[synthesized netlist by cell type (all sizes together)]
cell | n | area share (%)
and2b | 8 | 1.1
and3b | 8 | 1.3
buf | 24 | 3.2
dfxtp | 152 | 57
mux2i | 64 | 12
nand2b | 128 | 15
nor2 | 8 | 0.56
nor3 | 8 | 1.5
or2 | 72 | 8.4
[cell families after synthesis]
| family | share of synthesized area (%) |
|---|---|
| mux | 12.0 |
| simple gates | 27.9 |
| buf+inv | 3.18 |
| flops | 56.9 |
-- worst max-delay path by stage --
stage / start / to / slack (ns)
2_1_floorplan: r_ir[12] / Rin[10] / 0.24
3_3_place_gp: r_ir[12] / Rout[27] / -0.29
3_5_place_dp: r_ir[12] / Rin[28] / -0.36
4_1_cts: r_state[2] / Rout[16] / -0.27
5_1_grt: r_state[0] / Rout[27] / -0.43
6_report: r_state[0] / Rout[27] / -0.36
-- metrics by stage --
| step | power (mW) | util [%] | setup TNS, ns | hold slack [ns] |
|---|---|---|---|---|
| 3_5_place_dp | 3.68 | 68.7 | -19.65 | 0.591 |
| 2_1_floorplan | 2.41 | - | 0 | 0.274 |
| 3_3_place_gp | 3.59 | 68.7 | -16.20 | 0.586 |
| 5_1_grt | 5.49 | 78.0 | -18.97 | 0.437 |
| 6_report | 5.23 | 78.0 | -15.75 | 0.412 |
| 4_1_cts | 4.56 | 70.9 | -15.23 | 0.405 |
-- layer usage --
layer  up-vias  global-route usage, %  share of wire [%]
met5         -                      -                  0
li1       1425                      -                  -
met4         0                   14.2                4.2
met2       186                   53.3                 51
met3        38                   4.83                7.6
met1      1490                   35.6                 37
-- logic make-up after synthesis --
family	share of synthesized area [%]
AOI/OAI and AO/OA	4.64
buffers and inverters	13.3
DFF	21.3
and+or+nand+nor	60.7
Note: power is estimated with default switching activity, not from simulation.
## config.mk

```make
export PLATFORM = sky130hd
export DESIGN_NAME = dmem_arbiter_flat
export DESIGN_NICKNAME = d
export VERILOG_FILES = /design/src/rtl/dmem_arbiter_if.sv /design/src/rtl/dmem_arbiter.sv /design/src/flat_wrapper.sv
export SDC_FILE = /design/constraint.sdc
export NUM_CORES = 1
export LEC_CHECK = 0
export BUFFER_PORTS_ARGS = -buffer_cell sky130_fd_sc_hd__buf_2
export CAP_MARGIN = 20
export CORE_AREA = 2 2 119 121
export DETAILED_ROUTE_END_ITERATION = 7
export DIE_AREA = 0 0 121 123
export HOLD_SLACK_MARGIN = 0.05
export PLACE_DENSITY_LB_ADDON = 0.2
export SETUP_SLACK_MARGIN = 0.02
export SLEW_MARGIN = 20
export SYNTH_ARGS = -nofsm -noshare
export SYNTH_HDL_FRONTEND = slang
export SYNTH_SLANG_ARGS = --single-unit
```

## constraint.sdc

```tcl
create_clock -name clk_core -period 2.05 [get_ports clk_core]
set_input_delay 0 -clock clk_core [delete_from_list [all_inputs] [get_ports clk_core]]
set_output_delay 0 -clock clk_core [all_outputs]
set_load 0.02 [all_outputs]
```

## Task item
All of the data above should be output exactly.

## Written answer
[synthesized netlist by cell type (all sizes together)]
cell | n | area share (%)
and2b | 8 | 1.1
and3b | 8 | 1.3
buf | 24 | 3.2
dfxtp | 152 | 57
mux2i | 64 | 12
nand2b | 128 | 15
nor2 | 8 | 0.56
nor3 | 8 | 1.5
or2 | 72 | 8.4
[cell families after synthesis]
| family | share of synthesized area (%) |
|---|---|
| mux | 12.0 |
| simple gates | 27.9 |
| buf+inv | 3.18 |
| flops | 56.9 |
-- worst max-delay path by stage --
stage / start / to / slack (ns)
2_1_floorplan: r_ir[12] / Rin[10] / 0.24
3_3_place_gp: r_ir[12] / Rout[27] / -0.29
3_5_place_dp: r_ir[12] / Rin[28] / -0.36
4_1_cts: r_state[2] / Rout[16] / -0.27
5_1_grt: r_state[0] / Rout[27] / -0.43
6_report: r_state[0] / Rout[27] / -0.36
-- metrics by stage --
| step | power (mW) | util [%] | setup TNS, ns | hold slack [ns] |
|---|---|---|---|---|
| 3_5_place_dp | 3.68 | 68.7 | -19.65 | 0.591 |
| 2_1_floorplan | 2.41 | - | 0 | 0.274 |
| 3_3_place_gp | 3.59 | 68.7 | -16.20 | 0.586 |
| 5_1_grt | 5.49 | 78.0 | -18.97 | 0.437 |
| 6_report | 5.23 | 78.0 | -15.75 | 0.412 |
| 4_1_cts | 4.56 | 70.9 | -15.23 | 0.405 |
-- layer usage --
layer  up-vias  global-route usage, %  share of wire [%]
met5         -                      -                  0
li1       1425                      -                  -
met4         0                   14.2                4.2
met2       186                   53.3                 51
met3        38                   4.83                7.6
met1      1490                   35.6                 37
-- logic make-up after synthesis --
family	share of synthesized area [%]
AOI/OAI and AO/OA	4.64
buffers and inverters	13.3
DFF	21.3
and+or+nand+nor	60.7
Note: power is estimated with default switching activity, not from simulation.
## config.mk

```make
export PLATFORM = sky130hd
export DESIGN_NAME = dmem_arbiter_flat
export DESIGN_NICKNAME = d
export VERILOG_FILES = /design/src/rtl/dmem_arbiter_if.sv /design/src/rtl/dmem_arbiter.sv /design/src/flat_wrapper.sv
export SDC_FILE = /design/constraint.sdc
export NUM_CORES = 1
export LEC_CHECK = 0
export BUFFER_PORTS_ARGS = -buffer_cell sky130_fd_sc_hd__buf_2
export CAP_MARGIN = 20
export CORE_AREA = 2 2 119 121
export DETAILED_ROUTE_END_ITERATION = 7
export DIE_AREA = 0 0 121 123
export HOLD_SLACK_MARGIN = 0.05
export PLACE_DENSITY_LB_ADDON = 0.2
export SETUP_SLACK_MARGIN = 0.02
export SLEW_MARGIN = 20
export SYNTH_ARGS = -nofsm -noshare
export SYNTH_HDL_FRONTEND = slang
export SYNTH_SLANG_ARGS = --single-unit
```

## constraint.sdc

```tcl
create_clock -name clk_core -period 2.05 [get_ports clk_core]
set_input_delay 0 -clock clk_core [delete_from_list [all_inputs] [get_ports clk_core]]
set_output_delay 0 -clock clk_core [all_outputs]
set_load 0.02 [all_outputs]
```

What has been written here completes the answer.